_EXCERPTED DATA_:
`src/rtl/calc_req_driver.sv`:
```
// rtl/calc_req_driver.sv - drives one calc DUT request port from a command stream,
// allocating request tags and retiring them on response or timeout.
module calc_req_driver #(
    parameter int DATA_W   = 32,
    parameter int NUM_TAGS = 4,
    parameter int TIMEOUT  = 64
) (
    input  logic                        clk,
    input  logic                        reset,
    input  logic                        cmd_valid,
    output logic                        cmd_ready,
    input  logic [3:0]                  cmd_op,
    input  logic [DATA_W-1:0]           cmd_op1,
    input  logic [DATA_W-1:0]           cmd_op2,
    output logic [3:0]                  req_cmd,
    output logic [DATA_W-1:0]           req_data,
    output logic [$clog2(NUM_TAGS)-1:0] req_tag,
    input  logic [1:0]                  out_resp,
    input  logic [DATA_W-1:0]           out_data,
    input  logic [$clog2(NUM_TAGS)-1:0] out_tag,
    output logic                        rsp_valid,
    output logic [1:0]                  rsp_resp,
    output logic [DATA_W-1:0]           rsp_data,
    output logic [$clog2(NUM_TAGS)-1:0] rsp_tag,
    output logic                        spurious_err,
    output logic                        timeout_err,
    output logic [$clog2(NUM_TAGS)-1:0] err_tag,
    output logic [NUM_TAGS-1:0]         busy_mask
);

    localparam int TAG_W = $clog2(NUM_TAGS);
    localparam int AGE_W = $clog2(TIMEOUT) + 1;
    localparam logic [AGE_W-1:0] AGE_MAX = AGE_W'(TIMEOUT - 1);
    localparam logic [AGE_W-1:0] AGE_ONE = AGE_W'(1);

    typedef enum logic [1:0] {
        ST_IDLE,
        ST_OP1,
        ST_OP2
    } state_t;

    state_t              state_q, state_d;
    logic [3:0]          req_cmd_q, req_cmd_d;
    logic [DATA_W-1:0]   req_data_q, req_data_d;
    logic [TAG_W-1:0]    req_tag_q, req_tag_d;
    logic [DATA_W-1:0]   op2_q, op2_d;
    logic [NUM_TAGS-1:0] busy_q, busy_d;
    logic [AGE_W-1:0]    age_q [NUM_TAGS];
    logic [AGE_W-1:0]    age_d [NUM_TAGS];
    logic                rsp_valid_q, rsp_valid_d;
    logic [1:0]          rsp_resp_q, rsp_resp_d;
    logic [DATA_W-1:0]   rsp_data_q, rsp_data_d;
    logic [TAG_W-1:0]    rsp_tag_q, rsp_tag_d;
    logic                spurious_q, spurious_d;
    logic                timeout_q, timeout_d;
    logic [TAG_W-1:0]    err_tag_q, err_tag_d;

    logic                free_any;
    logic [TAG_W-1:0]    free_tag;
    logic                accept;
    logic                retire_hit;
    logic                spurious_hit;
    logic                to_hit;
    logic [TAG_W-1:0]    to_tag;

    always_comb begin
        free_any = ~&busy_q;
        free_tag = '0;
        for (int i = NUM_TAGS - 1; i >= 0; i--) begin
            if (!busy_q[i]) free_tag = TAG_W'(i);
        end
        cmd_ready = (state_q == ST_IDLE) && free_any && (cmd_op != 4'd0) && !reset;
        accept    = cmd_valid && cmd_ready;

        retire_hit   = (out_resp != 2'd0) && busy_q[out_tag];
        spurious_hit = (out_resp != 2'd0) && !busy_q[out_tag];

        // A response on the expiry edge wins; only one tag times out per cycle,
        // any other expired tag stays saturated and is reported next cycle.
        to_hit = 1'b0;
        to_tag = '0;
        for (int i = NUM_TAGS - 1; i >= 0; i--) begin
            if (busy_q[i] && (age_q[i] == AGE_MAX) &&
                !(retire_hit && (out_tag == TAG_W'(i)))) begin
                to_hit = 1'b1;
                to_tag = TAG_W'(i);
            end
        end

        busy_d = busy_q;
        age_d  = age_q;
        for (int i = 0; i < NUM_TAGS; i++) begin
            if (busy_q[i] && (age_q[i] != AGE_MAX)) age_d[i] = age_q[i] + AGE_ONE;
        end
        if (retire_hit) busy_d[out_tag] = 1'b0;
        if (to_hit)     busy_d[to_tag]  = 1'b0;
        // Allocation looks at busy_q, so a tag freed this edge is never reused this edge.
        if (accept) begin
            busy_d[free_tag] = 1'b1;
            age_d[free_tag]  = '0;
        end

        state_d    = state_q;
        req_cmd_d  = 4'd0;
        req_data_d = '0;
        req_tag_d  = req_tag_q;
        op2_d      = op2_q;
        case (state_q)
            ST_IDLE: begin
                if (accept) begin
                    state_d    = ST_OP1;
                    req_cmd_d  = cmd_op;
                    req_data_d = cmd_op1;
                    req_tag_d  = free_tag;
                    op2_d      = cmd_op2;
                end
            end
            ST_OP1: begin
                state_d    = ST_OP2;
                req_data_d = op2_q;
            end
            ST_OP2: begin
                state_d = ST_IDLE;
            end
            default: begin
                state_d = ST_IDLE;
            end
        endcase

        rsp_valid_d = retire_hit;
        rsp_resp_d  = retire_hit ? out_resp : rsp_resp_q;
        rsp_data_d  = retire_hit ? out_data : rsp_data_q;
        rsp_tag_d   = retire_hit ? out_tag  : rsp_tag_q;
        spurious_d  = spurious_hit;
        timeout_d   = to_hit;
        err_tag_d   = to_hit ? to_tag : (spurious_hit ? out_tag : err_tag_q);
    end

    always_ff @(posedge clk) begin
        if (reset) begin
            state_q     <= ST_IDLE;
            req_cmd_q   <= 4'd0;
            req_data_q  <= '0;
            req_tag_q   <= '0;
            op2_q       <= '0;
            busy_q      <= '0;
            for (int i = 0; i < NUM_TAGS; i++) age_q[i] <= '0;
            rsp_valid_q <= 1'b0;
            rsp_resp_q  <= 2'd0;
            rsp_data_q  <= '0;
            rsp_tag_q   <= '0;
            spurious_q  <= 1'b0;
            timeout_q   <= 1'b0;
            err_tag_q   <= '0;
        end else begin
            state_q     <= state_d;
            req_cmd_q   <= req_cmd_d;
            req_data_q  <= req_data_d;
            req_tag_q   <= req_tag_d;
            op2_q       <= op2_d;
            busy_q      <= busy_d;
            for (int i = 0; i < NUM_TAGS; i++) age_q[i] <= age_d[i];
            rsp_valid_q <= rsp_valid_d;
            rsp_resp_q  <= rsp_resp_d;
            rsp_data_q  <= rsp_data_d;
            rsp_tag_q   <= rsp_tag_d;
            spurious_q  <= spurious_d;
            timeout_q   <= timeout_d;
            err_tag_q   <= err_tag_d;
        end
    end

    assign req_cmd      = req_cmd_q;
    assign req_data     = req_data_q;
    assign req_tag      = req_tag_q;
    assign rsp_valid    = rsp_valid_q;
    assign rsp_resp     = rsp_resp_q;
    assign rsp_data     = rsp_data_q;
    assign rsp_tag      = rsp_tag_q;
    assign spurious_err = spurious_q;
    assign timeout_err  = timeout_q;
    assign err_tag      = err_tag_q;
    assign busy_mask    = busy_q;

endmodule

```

_EXERCISE DIRECTIONS_: Would you give the data above again, exactly as written?

_RESULT FOR THIS TASK_:
`src/rtl/calc_req_driver.sv`:
```
// rtl/calc_req_driver.sv - drives one calc DUT request port from a command stream,
// allocating request tags and retiring them on response or timeout.
module calc_req_driver #(
    parameter int DATA_W   = 32,
    parameter int NUM_TAGS = 4,
    parameter int TIMEOUT  = 64
) (
    input  logic                        clk,
    input  logic                        reset,
    input  logic                        cmd_valid,
    output logic                        cmd_ready,
    input  logic [3:0]                  cmd_op,
    input  logic [DATA_W-1:0]           cmd_op1,
    input  logic [DATA_W-1:0]           cmd_op2,
    output logic [3:0]                  req_cmd,
    output logic [DATA_W-1:0]           req_data,
    output logic [$clog2(NUM_TAGS)-1:0] req_tag,
    input  logic [1:0]                  out_resp,
    input  logic [DATA_W-1:0]           out_data,
    input  logic [$clog2(NUM_TAGS)-1:0] out_tag,
    output logic                        rsp_valid,
    output logic [1:0]                  rsp_resp,
    output logic [DATA_W-1:0]           rsp_data,
    output logic [$clog2(NUM_TAGS)-1:0] rsp_tag,
    output logic                        spurious_err,
    output logic                        timeout_err,
    output logic [$clog2(NUM_TAGS)-1:0] err_tag,
    output logic [NUM_TAGS-1:0]         busy_mask
);

    localparam int TAG_W = $clog2(NUM_TAGS);
    localparam int AGE_W = $clog2(TIMEOUT) + 1;
    localparam logic [AGE_W-1:0] AGE_MAX = AGE_W'(TIMEOUT - 1);
    localparam logic [AGE_W-1:0] AGE_ONE = AGE_W'(1);

    typedef enum logic [1:0] {
        ST_IDLE,
        ST_OP1,
        ST_OP2
    } state_t;

    state_t              state_q, state_d;
    logic [3:0]          req_cmd_q, req_cmd_d;
    logic [DATA_W-1:0]   req_data_q, req_data_d;
    logic [TAG_W-1:0]    req_tag_q, req_tag_d;
    logic [DATA_W-1:0]   op2_q, op2_d;
    logic [NUM_TAGS-1:0] busy_q, busy_d;
    logic [AGE_W-1:0]    age_q [NUM_TAGS];
    logic [AGE_W-1:0]    age_d [NUM_TAGS];
    logic                rsp_valid_q, rsp_valid_d;
    logic [1:0]          rsp_resp_q, rsp_resp_d;
    logic [DATA_W-1:0]   rsp_data_q, rsp_data_d;
    logic [TAG_W-1:0]    rsp_tag_q, rsp_tag_d;
    logic                spurious_q, spurious_d;
    logic                timeout_q, timeout_d;
    logic [TAG_W-1:0]    err_tag_q, err_tag_d;

    logic                free_any;
    logic [TAG_W-1:0]    free_tag;
    logic                accept;
    logic                retire_hit;
    logic                spurious_hit;
    logic                to_hit;
    logic [TAG_W-1:0]    to_tag;

    always_comb begin
        free_any = ~&busy_q;
        free_tag = '0;
        for (int i = NUM_TAGS - 1; i >= 0; i--) begin
            if (!busy_q[i]) free_tag = TAG_W'(i);
        end
        cmd_ready = (state_q == ST_IDLE) && free_any && (cmd_op != 4'd0) && !reset;
        accept    = cmd_valid && cmd_ready;

        retire_hit   = (out_resp != 2'd0) && busy_q[out_tag];
        spurious_hit = (out_resp != 2'd0) && !busy_q[out_tag];

        // A response on the expiry edge wins; only one tag times out per cycle,
        // any other expired tag stays saturated and is reported next cycle.
        to_hit = 1'b0;
        to_tag = '0;
        for (int i = NUM_TAGS - 1; i >= 0; i--) begin
            if (busy_q[i] && (age_q[i] == AGE_MAX) &&
                !(retire_hit && (out_tag == TAG_W'(i)))) begin
                to_hit = 1'b1;
                to_tag = TAG_W'(i);
            end
        end

        busy_d = busy_q;
        age_d  = age_q;
        for (int i = 0; i < NUM_TAGS; i++) begin
            if (busy_q[i] && (age_q[i] != AGE_MAX)) age_d[i] = age_q[i] + AGE_ONE;
        end
        if (retire_hit) busy_d[out_tag] = 1'b0;
        if (to_hit)     busy_d[to_tag]  = 1'b0;
        // Allocation looks at busy_q, so a tag freed this edge is never reused this edge.
        if (accept) begin
            busy_d[free_tag] = 1'b1;
            age_d[free_tag]  = '0;
        end

        state_d    = state_q;
        req_cmd_d  = 4'd0;
        req_data_d = '0;
        req_tag_d  = req_tag_q;
        op2_d      = op2_q;
        case (state_q)
            ST_IDLE: begin
                if (accept) begin
                    state_d    = ST_OP1;
                    req_cmd_d  = cmd_op;
                    req_data_d = cmd_op1;
                    req_tag_d  = free_tag;
                    op2_d      = cmd_op2;
                end
            end
            ST_OP1: begin
                state_d    = ST_OP2;
                req_data_d = op2_q;
            end
            ST_OP2: begin
                state_d = ST_IDLE;
            end
            default: begin
                state_d = ST_IDLE;
            end
        endcase

        rsp_valid_d = retire_hit;
        rsp_resp_d  = retire_hit ? out_resp : rsp_resp_q;
        rsp_data_d  = retire_hit ? out_data : rsp_data_q;
        rsp_tag_d   = retire_hit ? out_tag  : rsp_tag_q;
        spurious_d  = spurious_hit;
        timeout_d   = to_hit;
        err_tag_d   = to_hit ? to_tag : (spurious_hit ? out_tag : err_tag_q);
    end

    always_ff @(posedge clk) begin
        if (reset) begin
            state_q     <= ST_IDLE;
            req_cmd_q   <= 4'd0;
            req_data_q  <= '0;
            req_tag_q   <= '0;
            op2_q       <= '0;
            busy_q      <= '0;
            for (int i = 0; i < NUM_TAGS; i++) age_q[i] <= '0;
            rsp_valid_q <= 1'b0;
            rsp_resp_q  <= 2'd0;
            rsp_data_q  <= '0;
            rsp_tag_q   <= '0;
            spurious_q  <= 1'b0;
            timeout_q   <= 1'b0;
            err_tag_q   <= '0;
        end else begin
            state_q     <= state_d;
            req_cmd_q   <= req_cmd_d;
            req_data_q  <= req_data_d;
            req_tag_q   <= req_tag_d;
            op2_q       <= op2_d;
            busy_q      <= busy_d;
            for (int i = 0; i < NUM_TAGS; i++) age_q[i] <= age_d[i];
            rsp_valid_q <= rsp_valid_d;
            rsp_resp_q  <= rsp_resp_d;
            rsp_data_q  <= rsp_data_d;
            rsp_tag_q   <= rsp_tag_d;
            spurious_q  <= spurious_d;
            timeout_q   <= timeout_d;
            err_tag_q   <= err_tag_d;
        end
    end

    assign req_cmd      = req_cmd_q;
    assign req_data     = req_data_q;
    assign req_tag      = req_tag_q;
    assign rsp_valid    = rsp_valid_q;
    assign rsp_resp     = rsp_resp_q;
    assign rsp_data     = rsp_data_q;
    assign rsp_tag      = rsp_tag_q;
    assign spurious_err = spurious_q;
    assign timeout_err  = timeout_q;
    assign err_tag      = err_tag_q;
    assign busy_mask    = busy_q;

endmodule

```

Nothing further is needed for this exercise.